As you may be able to see, it seems to load the raw cube just fine, but iris refuses to return the cube as part of a cube filter collection.

ledm commented 6 years ago

As I told @valeriupredoi, I suspect that the real underlying issue here is not that the oxygen files are the problem, but rather that ESMValTool (or possibly iris) is failing silently without any way to figure out what went wrong.

schlunma commented 6 years ago

Hi Lee,

I think I found the problem: When I load the dataset directly by iris.load_cube(...), the cube's name is called Dissolve Oxygen Concentration, which is not the standard_name of the cube, but the long_name.

Since the standard_name is set correctly in the original file (at least ncdump tells me that), this is an issue of iris. I don't know why it is not able to the load the standard_name.

The ESMValTool uses the iris.load_raw(files, constraints=constraints) function to load the cubes, but constraints only includes the standard_name. A fix for this problem could be to extend the constraints in the load function with the long_name or even the var_name of the nc file. Is this a solution @bouweandela?
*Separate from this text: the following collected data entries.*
$ cat src/design/tds_pkg.sv
// shared constants, command codes and controller/datapath link types of the dependency scoreboard
package tds_pkg;

  localparam int TASK_IDS = 64;
  localparam int IDX_W    = (TASK_IDS > 1) ? $clog2(TASK_IDS) : 1;
  localparam int ID_W     = 6;
  localparam int MASK_W   = 64;
  localparam int CMD_W    = 3;
  localparam int CNT_W    = 7;

  localparam logic [CMD_W-1:0] CMD_ASSIGN   = CMD_W'(0);
  localparam logic [CMD_W-1:0] CMD_ADD      = CMD_W'(1);
  localparam logic [CMD_W-1:0] CMD_COMPLETE = CMD_W'(2);
  localparam logic [CMD_W-1:0] CMD_GET_RDY  = CMD_W'(3);
  localparam logic [CMD_W-1:0] CMD_HAS_PEND = CMD_W'(4);
  localparam logic [CMD_W-1:0] CMD_CANCEL   = CMD_W'(5);

  // controller to datapath commands
  typedef struct packed {
    logic             accept;     // item taken this cycle
    logic             simple;     // item finishes at once, result from the inputs
    logic             row_id_rd;  // read dependents row of the item's slot
    logic             sweep;      // slot sweep, first stage at idx
    logic [IDX_W-1:0] idx;
    logic             fin;        // last cycle of a long command
  } dp_ctrl_t;

  // datapath to controller status
  typedef struct packed {
    logic id_ok;
    logic mask_nz;
  } dp_stat_t;

endpackage

$ cat src/design/tds_ctrl.sv
// command sequencer: idle, row fetch, slot sweep, drain and finish states
module tds_ctrl import tds_pkg::*; (
  input  logic             clk_i,
  input  logic             rst_ni,
  input  logic             start,
  input  logic [CMD_W-1:0] cmd_i,
  input  dp_stat_t         stat_i,
  output logic             busy,
  output dp_ctrl_t         ctrl_o
);

  localparam logic [2:0] ST_IDLE  = 3'd0;
  localparam logic [2:0] ST_ROW   = 3'd1;
  localparam logic [2:0] ST_SWEEP = 3'd2;
  localparam logic [2:0] ST_TAIL  = 3'd3;
  localparam logic [2:0] ST_FIN   = 3'd4;

  localparam logic [IDX_W-1:0] IDX_LAST = IDX_W'(TASK_IDS - 1);

  logic [2:0]       state_q, state_d;
  logic [IDX_W-1:0] idx_q, idx_d;
  logic             accept;
  logic             long_go;

  assign accept  = start && (state_q == ST_IDLE);
  assign long_go = ((cmd_i == CMD_ADD) && stat_i.id_ok && stat_i.mask_nz) ||
                   ((cmd_i == CMD_COMPLETE) && stat_i.id_ok) ||
                   (cmd_i == CMD_GET_RDY);

  always_comb begin
    state_d = state_q;
    idx_d   = idx_q;
    case (state_q)
      ST_IDLE: begin
        if (accept && long_go) begin
          state_d = (cmd_i == CMD_COMPLETE) ? ST_ROW : ST_SWEEP;
          idx_d   = '0;
        end
      end
      ST_ROW: begin
        state_d = ST_SWEEP;
      end
      ST_SWEEP: begin
        idx_d = idx_q + IDX_W'(1);
        if (idx_q == IDX_LAST) begin
          state_d = ST_TAIL;
          idx_d   = '0;
        end
      end
      ST_TAIL: begin
        state_d = ST_FIN;
      end
      ST_FIN: begin
        state_d = ST_IDLE;
      end
      default: begin
        state_d = ST_IDLE;
      end
    endcase
  end

  always_ff @(posedge clk_i or negedge rst_ni) begin
    if (!rst_ni) begin
      state_q <= ST_IDLE;
      idx_q   <= '0;
    end else begin
      state_q <= state_d;
      idx_q   <= idx_d;
    end
  end

  assign busy             = (state_q != ST_IDLE);
  assign ctrl_o.accept    = accept;
  assign ctrl_o.simple    = accept && !long_go;
  assign ctrl_o.row_id_rd = (state_q == ST_ROW);
  assign ctrl_o.sweep     = (state_q == ST_SWEEP);
  assign ctrl_o.idx       = idx_q;
  assign ctrl_o.fin       = (state_q == ST_FIN);

endmodule

$ cat config.mk
export PLATFORM = sky130hd
export DESIGN_NAME = tds_ctrl
export DESIGN_NICKNAME = d
export VERILOG_FILES = /design/src/design/tds_pkg.sv /design/src/design/tds_ctrl.sv
export SDC_FILE = /design/constraint.sdc
export NUM_CORES = 1
export LEC_CHECK = 0
export ABC_AREA = 1
export BUFFER_PORTS_ARGS = -buffer_cell sky130_fd_sc_hd__buf_2
export CAP_MARGIN = 15
export CORE_MARGIN = 1
export CORE_UTILIZATION = 39
export DETAILED_ROUTE_END_ITERATION = 16
export GPL_TIMING_DRIVEN = 0
export PLACE_DENSITY_LB_ADDON = 0.3
export SKIP_LAST_GASP = 1
export SYNTH_ARGS = -nofsm -noshare
export SYNTH_HDL_FRONTEND = slang
export SYNTH_SLANG_ARGS = --single-unit
$ cat constraint.sdc
create_clock -name clk_i -period 3 [get_ports clk_i]
set_input_delay 0.3 -clock clk_i [delete_from_list [all_inputs] [get_ports clk_i]]
set_output_delay 0.3 -clock clk_i [all_outputs]
set_load 0.05 [all_outputs]
After elaboration in Yosys (flattened, before gate mapping)
Index checks and enable logic that the tools add are counted.
{"block": "op_classes", "mux": 7, "n_shift": 0, "n_lt_le_gt_ge": 0, "div_mod_pow": 0, "mul": 0, "reduce_logical": 14, "n_eq_ne": 10, "add_sub_neg": 1, "bitwise_logic": 0}
{"cell": "$eq 3x2->1 const B", "n": 4}
{"cell": "$mux 6", "n": 2}
{"cell": "$pmux 3 s4", "n": 1}
{"cell": "$pmux 6 s2", "n": 1}
{"cell": "$add 6x1->6 const B", "n": 1}
{"cell": "$eq 3x1->1 const B", "n": 2}
{"cell": "$eq 6x6->1 const B", "n": 1}
{"cell": "$logic_and 1x1->1", "n": 6}
{"cell": "$mux 3", "n": 2}
{"cell": "$ne 2x1->1 const B", "n": 2}
{"cell": "$reduce_and 2->1", "n": 2}
{"cell": "$eq 3x3->1 const B", "n": 1}
{"cell": "$logic_not 3->1", "n": 1}
{"cell": "$reduce_bool 3->1", "n": 1}
{"cell": "$logic_or 1x1->1", "n": 2}
{"cell": "$mux 2", "n": 1}
{"cell": "$reduce_bool 2->1", "n": 1}
{"cell": "$logic_not 1->1", "n": 1}
{"block": "word_totals", "romBits": 0, "mem_bits_rw": 0, "output_inout_bits": 12, "inputBits": 8, "latchBits": 0, "reg_bits": 9, "memories": 0, "wordCells": 34}

Longest topological paths before layout
Gate-level depths: netlist of the first run.
{"block": "depth", "depth_word": 8, "ltp_mapped": 8, "depth_no_buf": 8}

Worst setup path before layout of the first run
OpenSTA, ideal clock, no wires.
{"block": "synth_timing", "kind": "reg2out", "startpoint": "reg state_q[1]", "endpoint": "out ctrl_o[9] (netlist name)", "path_buffers": 0, "t_arrival_ns": 1.934, "slack_ns": 0.766, "path_stages_with_launch": 4, "t_required_ns": 2.700, "path_cell_list": "dfrtp_1 -> nor2_2 -> nand2_2 -> nor3_1"}
{"item": "from (decl)", "line": "tds_ctrl.sv:20", "source": "logic [2:0] state_q, state_d;"}
{"item": "from (signal assigned)", "line": "tds_ctrl.sv:67", "source": "state_q <= state_d;"}
{"item": "to (decl)", "line": "tds_ctrl.sv:9", "source": "output dp_ctrl_t ctrl_o"}

Worst setup path in the final report of the first run
{"block": "layout_timing", "startpoint": "reg state_q[1]", "endpoint": "out ctrl_o[10] (netlist name)"}
{"block": "layout_via", "elab_chain_cells": 2}
{"item": "$logic_not 3->1", "line": "tds_ctrl.sv:25", "source": "assign accept = start && (state_q == ST_IDLE);"}
{"item": "$logic_and 1x1->1", "line": "tds_ctrl.sv:25"}
Every way passes these cells.

==> flow_metrics.tcl, run 1 <==
set metrics [dict create \
    critPathRequiredTime_ps 2700 \
    slowest_delay_ps 440 \
    synth_area_leader_cell "dfrtp_1" \
    setup_viol 0 \
    drc 0 \
    outcome "complete, no violations" \
    antenna_found_initial 0 \
    cts.reportedPaths.clkPinSlew_ps 60 \
    via_per_inst 4.857 \
    grt_pass1_vias 465 \
    die_y_um 40.17 \
    n_antenna_cell 0 \
    syn_nets 82 \
    p_leak_nw 0.4049 \
    synth_xor_xnor_area_share 0.04626 \
    grt-ovfl-total 0 \
    slew_headroom 0.8065 \
    hold_viol_final 0 \
    tns_ps 0 \
    grt_max_degree 10 \
    p_per_area_mw_per_mm2 1219 \
    nets 107 \
    drt_iter0_markers 6 \
    fillers 132 \
    cts_resized 0 \
    synthCells 73 \
    skew_ps 0.2101 \
    num_vias 544 \
    yosys-top-cells-area "dfrtp_1, nand3_1, nand2_1" \
    cp-end-kind "output pin" \
    numPortBuffers 19 \
    dr.pass1.iters 4 \
    clock_path_buffers 2 \
    muxShareOfSynthArea 0 \
    fmax_ghz 0.5742 \
    grt_setup_unrepaired "no" \
    final_common_cell "buf_2" \
    crit_type "reg2out" \
    cp_slowest_cell "dfrtp_1" \
    io-pin-count 20 \
    synthAdderAreaFrac 0.02203 \
    path_buf_inv 2 \
    synth_seq_area_share 0.3965 \
    htreeDepth 1 \
    synth_compound_area_frac 0.08370 \
    finalCriticalPeriod_ps 1742 \
    area_delta_synth_final_pct 26.43 \
    crit_chain "nor2_2, nand2_2, nor2_4, buf_4, buf_2" \
    ys_ff_latch 9 \
    vdd_drop_max_mv 0.5791 \
    synth_top_family_by_area "simple AND/OR/NAND/NOR gates" \
    gp_congestion 0.7763 \
    grt_usage 0.1826 \
    wire_per_inst_um 10.39 \
    final_layout_size_suffix_gt1_frac 0.3711 \
    root_buffer "clkbuf_4" \
    antenna_left 0 \
    critPathTopFamily "flip-flops" \
    numCtsBuffers 3 \
    final_cell_mix "buf_2, nand2_1, nand3_1, inv_1, dfrtp_1" \
    netlist_area_um2 568.0 \
    synth.top_cell.area_share 0.3965 \
    syn_avg_cell_area_um2 7.781 \
    synth_cell_types 22 \
    maxSlewViolCount 0 \
    max_cap_viol_count 0 \
    holdWs_ps 421.6 \
    initial_utilization 0.4259 \
    num_rows 13 \
    cts_tree "built" \
    crit_fanout 5 \
    dieArea_mm2 0.001613 \
    yosys_warnings 0 \
    grt_pass1_wl_mm 1.890 \
    coreArea_mm2 0.001334 \
    hp-class "in2async" \
    clock_latency_ps 250 \
    cp-start-kind "flip-flop" \
    cp.arrival_ps 1440 \
    die_w_um 40.17 \
    drt-total-wl_mm 1.164 \
    synth_simple_gate_area_share 0.3590 \
    worstMarginPinSlew_ps 290.2 \
    cts_sinks 9 \
    dp_hpwl_um 942.8 \
    period_share 0.5805 \
]
[registers in the layout, indices dropped and copies added, names as in the netlist]
register  flops
idx_q         6
state_q       3
[cell type report]
cell class | count | area [µm²] | area share
clock buffer | 4 | 26.28 | 0.03659
multi-input combinational | 51 | 290.3 | 0.4042
timing repair buffer | 20 | 105.1 | 0.1463
buffer | 1 | 7.507 | 0.01045
sequential | 9 | 225.2 | 0.3136
inverter | 12 | 45.04 | 0.06272
tap | 15 | 18.77 | 0.02613
[Yosys cell counts]
| library cell | count |
|---|---|
| inv_2 | 3 |
| a21oi_2 | 1 |
| nand3_1 | 10 |
| nand2_2 | 2 |
| nand2_1 | 13 |
| nor3_1 | 3 |
| inv_1 | 9 |
| nor2_1 | 4 |
| xnor2_1 | 1 |
| nor2_4 | 1 |
| o21ai_0 | 2 |
| xor2_1 | 2 |
| ha_1 | 1 |
| nand3_2 | 1 |
| o21ai_1 | 2 |
| nor2_2 | 2 |
| o21ai_2 | 1 |
| buf_4 | 1 |
| a21oi_1 | 2 |
| nand2_4 | 2 |
| dfrtp_1 | 9 |
| nand4_1 | 1 |
[metrics by stage]
step	utilization	power (mW)	cells	worst slack [ps]	cell area, µm²
4_1_cts	0.5385	0.8847	112	1243	718.2
3_3_place_gp	0.5113	0.7757	107	1558	681.9
2_1_floorplan	-	0.6727	73	766.2	568.0
5_1_grt	0.5385	0.9481	112	1146	718.2
6_report	0.5385	0.8753	112	1258	718.2
3_5_place_dp	0.5113	0.7898	107	1534	681.9
[report_power, final]
part	leakage, nW	internal (mW)	switching (mW)
Clock	0.0150	0.0510	0.0387
Sequential	0.115	0.170	0.0584
Combinational	0.275	0.151	0.406
[routing by layer]
layer / part of all wire / global-route usage / vias up
met2: 0.50 / 0.2984 / 10
li1: - / - / 283
met3: 0.055 / 0.1000 / 2
met4: 0.0052 / 0.02586 / 0
met5: 0 / 0 / -
met1: 0.43 / 0.2123 / 249
[repair_timing]
item | 4_1_cts | 5_1_grt
hold endpoints to repair | 9 | 0
buffers inserted | 0 | 0
hold buffers | 1 | 0
[logic make-up (layout without fill, tap and decap cells)]
logic type	count (synthesis)	count (layout)
xor+xnor	3	3
compound gates	8	8
buf+inv	13	37
simple gates	39	39
flops	9	9
fa+ha+maj	1	1
[worst paths after layout]
check                                start  cells after the start          to  slack (ps)
worst max-delay path            state_q[1]                      5  ctrl_o[10]        1260
worst min-delay path                rst_ni                      2  state_q[0]         420
worst max register to register    idx_q[0]                      6    idx_q[0]        1600
worst min register to register  state_q[2]                      1  state_q[2]         470
max in group asynchronous           rst_ni                      2    idx_q[5]        2400
min in group clk_i              state_q[2]                      1  state_q[2]         470
Note: power is estimated with default switching activity, not from simulation.
==> inputs of run 2 (changes only) <==
==> constraint.sdc (replaced) <==
create_clock -name clk_i -period 1.75 [get_ports clk_i]
set_input_delay 0.175 -clock clk_i [delete_from_list [all_inputs] [get_ports clk_i]]
set_output_delay 0.175 -clock clk_i [all_outputs]
set_load 0.05 [all_outputs]
==> run 2 against run 1 <==
Effect of this change: total power increased by 71%; clock power increased by 72%; clock-buffer cell count unchanged; critical path depth unchanged; largest power group unchanged; worst hold slack got worse by 130 ps; clock skew increased by 2.3 ps; highest routed layer unchanged; via count decreased by 2.4%; critical endpoint unchanged.
==> flow_metrics.tcl, run 2 (synthesis gave the netlist of run 1 again) <==
set metrics [dict create \
    outcome "complete, no violations" \
    hp-class "in2async" \
    finalCriticalPeriod_ps 1611 \
    grt_max_degree 10 \
    dp_hpwl_um 904.5 \
    drc 0 \
    p_per_area_mw_per_mm2 2073 \
    grt-ovfl-total 0 \
    initial_utilization 0.4259 \
    n_antenna_cell 0 \
    maxSlewViolCount 0 \
    fmax_ghz 0.6207 \
    drt-total-wl_mm 1.116 \
    period_share 0.9206 \
    cts_sinks 9 \
    crit_fanout 5 \
    grt_pass1_vias 409 \
    grt_setup_unrepaired "no" \
    num_vias 531 \
    root_buffer "clkbuf_4" \
    vdd_drop_max_mv 1.058 \
    antenna_found_initial 0 \
    setup_slack_ps 138.9 \
    max_cap_viol_count 0 \
    slowest_delay_ps 430 \
    cp-start-kind "flip-flop" \
    clock_latency_ps 260 \
    fillers 136 \
    worstMarginPinSlew_ps 259.7 \
    setup_viol 0 \
    clock_path_buffers 2 \
    die_w_um 40.17 \
    critPathTopFamily "flip-flops" \
    wire_per_inst_um 9.964 \
    via_per_inst 4.741 \
    cts_tree "built" \
    cp.arrival_ps 1440 \
    p_leak_nw 0.4056 \
    dieArea_mm2 0.001613 \
    nets 107 \
    grt_usage 0.1659 \
    io-pin-count 20 \
    coreArea_mm2 0.001334 \
    final_cell_area_um2 723.2 \
    drt_iter0_markers 7 \
    tns_ps 0 \
    grt_pass1_wl_mm 1.628 \
    cts_resized 0 \
    dpl_cell_area_um2 686.9 \
    largest-register "idx_q" \
    critPathRequiredTime_ps 1570 \
    cts.reportedPaths.clkPinSlew_ps 60 \
    gp_congestion 0.7361 \
    crit_chain "nor2_2, nand2_2, nor2_4, buf_4, buf_2" \
    largest_reg_flops 6 \
    hold_viol_final 0 \
    slew_headroom 0.8268 \
    dr.pass1.iters 4 \
    final_cell_mix "buf_2, nand2_1, nand3_1, inv_1, dfrtp_1" \
    num_rows 13 \
    htreeDepth 1 \
    cp_slowest_cell "dfrtp_1" \
    final_layout_size_suffix_gt1_frac 0.3814 \
    cp-end-kind "output pin" \
    top_regs "idx_q: 6 flops, state_q: 3 flops" \
    pre_cts_ws_ps 369.7 \
    numCtsBuffers 3 \
    final_common_cell "buf_2" \
    path_buf_inv 2 \
    die_y_um 40.17 \
    crit_type "reg2out" \
    skew_ps 2.501 \
    numPortBuffers 19 \
    antenna_left 0 \
    area_delta_synth_final_pct 27.31 \
]
run 2: worst reg2reg max path, delay by kind of cell, from the launching register on:
kind,cells,cell delay [ps]
flip-flops,1,430
AO/OA/AOI/OAI,2,330
AND/OR/NAND/NOR,2,260
adder cells (fa/ha/maj),1,220
buffers and inverters,1,60
run 2: what timing repair did:
| action | CTS | global route |
|---|---|---|
| hold buffers | 1 | 0 |
| buffers inserted | 0 | 0 |
| endpoints found under the hold margin | 9 | 0 |
run 2: area by class of cell:
cell class | instances | area [µm²] | area share
clock buffers | 4 | 26.28 | 0.03633
inverters | 12 | 45.04 | 0.06228
multi-input cells | 51 | 295.3 | 0.4083
flip-flops and latches | 9 | 225.2 | 0.3114
plain buffers | 1 | 7.507 | 0.01038
well taps | 15 | 18.77 | 0.02595
repair buffers | 20 | 105.1 | 0.1453
run 2: path summary, 6_finish.rpt:
kind	from	end	slack, ps	cells after the start
worst max-delay path	state_q[1]	ctrl_o[10]	140	5
worst min-delay path	rst_ni	idx_q[2]	290	2
worst max register to register	idx_q[0]	idx_q[0]	350	6
worst min register to register	state_q[2]	state_q[2]	480	1
max in group asynchronous	rst_ni	idx_q[4]	1280	2
min in group clk_i	cmd_i[1]	state_q[0]	380	5
run 2: metal layers:
metal | wire [µm] | GRT usage | vias up
met5 | 0 | 0 | -
met4 | 12 | 0.1034 | 0
met3 | 67 | 0.08333 | 2
met2 | 540 | 0.2661 | 14
met1 | 496 | 0.1701 | 235
li1 | - | - | 280
run 2: metrics by stage:
| stage | cells | total power, mW | hold WS [ps] | util |
|---|---|---|---|---|
| 2_1_floorplan | 73 | 1.157 | -120.6 | - |
| 3_3_place_gp | 107 | 1.333 | 38.05 | 0.5150 |
| 3_5_place_dp | 107 | 1.352 | 35.16 | 0.5150 |
| 4_1_cts | 112 | 1.515 | 294.0 | 0.5422 |
| 5_1_grt | 112 | 1.604 | 311.7 | 0.5422 |
| 6_report | 112 | 1.499 | 292.9 | 0.5422 |
run 2: power by group:
group,switching [mW],internal [mW]
logic,0.692,0.261
clock network,0.0667,0.0875
registers,0.101,0.291
total,0.860,0.640
==> inputs of run 3 (changes only) <==
--- a/config.mk
+++ b/config.mk
@@ -5,14 +5,16 @@
 export SDC_FILE = /design/constraint.sdc
 export NUM_CORES = 1
 export LEC_CHECK = 0
-export ABC_AREA = 1
 export BUFFER_PORTS_ARGS = -buffer_cell sky130_fd_sc_hd__buf_2
 export CAP_MARGIN = 15
+export CELL_PAD_IN_SITES_DETAIL_PLACEMENT = 0
+export CELL_PAD_IN_SITES_GLOBAL_PLACEMENT = 2
 export CORE_MARGIN = 1
-export CORE_UTILIZATION = 39
+export CORE_UTILIZATION = 27
 export DETAILED_ROUTE_END_ITERATION = 16
 export GPL_TIMING_DRIVEN = 0
 export PLACE_DENSITY_LB_ADDON = 0.3
+export SETUP_SLACK_MARGIN = 0.3
 export SKIP_LAST_GASP = 1
 export SYNTH_ARGS = -nofsm -noshare
 export SYNTH_HDL_FRONTEND = slang
==> run 3 against run 2 <==
Effect of this change: utilization decreased by 3.1 points; total power increased by 33%; cell count decreased by 0.89%; register-to-register slack got worse by 140 ps; synthesized area decreased by 4.4%; critical path depth decreased by 2; sequential share of layout area decreased by 5.5 points; synthesized cell count decreased by 29%; global-route usage decreased by 2.0 points; wire length increased by 21%; highest routed layer unchanged; combinational power increased by 47%; clock skew decreased by 1.3 ps; largest power group unchanged.
==> flow_metrics.tcl, run 3 <==
set metrics [dict create \
    antenna_found_initial 0 \
    yosysMostFrequentCell "dfrtp_1" \
    grt_pass1_wl_mm 2.208 \
    p_leak_nw 0.4205 \
    post-route-util 0.5111 \
    fmax_ghz 0.6453 \
    cp.arrival_ps 1370 \
    synth-main-ff-cell "dfrtp_1" \
    slew_headroom 0.7006 \
    drt_iter0_markers 4 \
    yosys_warnings 0 \
    final_cell_mix "buf_2, buf_4, dfrtp_2, buf_6" \
    dr.pass1.iters 2 \
    syn_avg_cell_area_um2 10.44 \
    r2r_setup_slack_ps 210 \
    grt_pass1_vias 499 \
    via_per_inst 4.991 \
    syn_nets 61 \
    cts_sinks 9 \
    synth_seq_area_share 0.4147 \
    netlist_area_um2 543.0 \
    num_rows 15 \
    vdd_drop_max_mv 1.011 \
    final_common_cell "buf_2" \
    numCtsBuffers 3 \
    use_met2 0.2306 \
    hp-class "in2async" \
    cp-start-kind "flip-flop" \
    r2r_cells 5 \
    p_per_area_mw_per_mm2 2169 \
    crit_fanout 4 \
    initial_utilization 0.3014 \
    finalCriticalPeriod_ps 1550 \
    final_layout_size_suffix_gt1_frac 0.6977 \
    hold_viol_final 0 \
    synth_cell_types 26 \
    largest_reg_flops 6 \
    rr_endpoint "idx_q[0]" \
    top_usage_layer "met2" \
    n_antenna_cell 0 \
    skew_ps 1.235 \
    gp_congestion 0.7230 \
    num_vias 554 \
    io-pin-count 20 \
    use_met1 0.1891 \
    dieArea_mm2 0.002194 \
    drc 0 \
    synth.top_cell.area_share 0.4147 \
    top_regs "idx_q: 6 flops, state_q: 3 flops" \
    die_y_um 46.85 \
    reg2reg_from "state_q[0]" \
    antenna_left 0 \
    outcome "complete, no violations" \
    setup_viol 0 \
    synth_area_leader_cell "dfrtp_1" \
    worstMarginPinSlew_ps 449.2 \
    root_buffer "clkbuf_4" \
    grt-ovfl-total 0 \
    max_cap_viol_count 0 \
    ys_ff_latch 9 \
    synthCells 52 \
    clock_latency_ps 260 \
    cp-end-kind "output pin" \
    wire_per_inst_um 12.21 \
    critPathRequiredTime_ps 1570 \
    area_delta_synth_final_pct 69.59 \
    grt_setup_unrepaired "yes" \
    period_share 0.8856 \
    grtUsageMet3 0.01154 \
    grt_max_degree 10 \
    die_w_um 46.85 \
    crit_type "reg2out" \
    cts_tree "built" \
    totalPowerFinal_mw 1.997 \
    htreeDepth 1 \
    drt-total-wl_mm 1.355 \
    maxSlewViolCount 0 \
    grt_usage 0.1463 \
    tns_ps 0 \
    async_flop_share 1.000 \
    clock_path_buffers 2 \
    yosys-top-cells-area "dfrtp_1, a31oi_4, a22o_2" \
    dp_hpwl_um 852.1 \
    numPortBuffers 19 \
    synth_edf_count 0 \
    nets 96 \
    largest-register "idx_q" \
    coreArea_mm2 0.001802 \
    cts.reportedPaths.clkPinSlew_ps 60 \
]
## run 3: how the worst max path moves through the flow
stage,to,slack [ps],startpoint
after floorplan,ctrl_o[0],-30,state_q[1]
after global placement,ctrl_o[10],80,state_q[1]
after detailed placement,ctrl_o[10],70,state_q[1]
after CTS,idx_q[3],180,state_q[2]
after global routing,idx_q[3],140,state_q[0]
final,ctrl_o[7],200,state_q[0]
## run 3: cells by family (layout without fill, tap and decap cells)
family          Yosys count  after routing  synth area share
compound gates           15             15            0.2558
xor+xnor                  1              1           0.01613
simple gates             20             20            0.2189
buf+inv                   5             39           0.05070
mux                       1              1           0.02074
fa+ha+maj                 1              1           0.02304
flops                     9              9            0.4148
## run 3: stage by stage
step                area (µm²)  std cells  hold WS [ps]  setup WS (ps)
finish                   920.9        111         292.9          200.2
floorplan                580.6         52        -120.6         -29.62
detailed placement       706.9         96         40.46          70.12
global route             920.9        111         328.0          137.6
global placement         706.9         96         43.42          81.94
CTS                      855.8        110         300.6          185.0
## run 3: worst max-delay path, cell delays in order (launching register included)
cell and delay, ps:
dfrtp_2 440, or3b_4 470, clkinv_8 90, buf_12 130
valeriupredoi commented 6 years ago

extract_strict(constraint=name) works fine with the long_name even if the standard_name is messed up (as in the case of derived variables that have an attribute of invalid_standard_name; of course one needs to set long_name) so if one does a load() followed by extract_strict() this will be prevented. Having said this, I will have a look at the actual files right now @ledm

valeriupredoi commented 6 years ago

ok so I have just looked the o2 file: that one doe not have a standard_name (instead has an invalid_standard_name in the attributes which denotes an operation on the original the variable):

iris.load_raw('/badc/cmip5/data/cmip5/output1/MOHC/HadGEM2-ES/historical/mon/ocnBgchem/Omon/r1i1p1/latest/o2/o2_Omon_HadGEM2-ES_historical_r1i1p1_195912-200512.nc', constraints=iris.Constraint(name='mole_concentration_of_molecular_oxygen_in_sea_water'))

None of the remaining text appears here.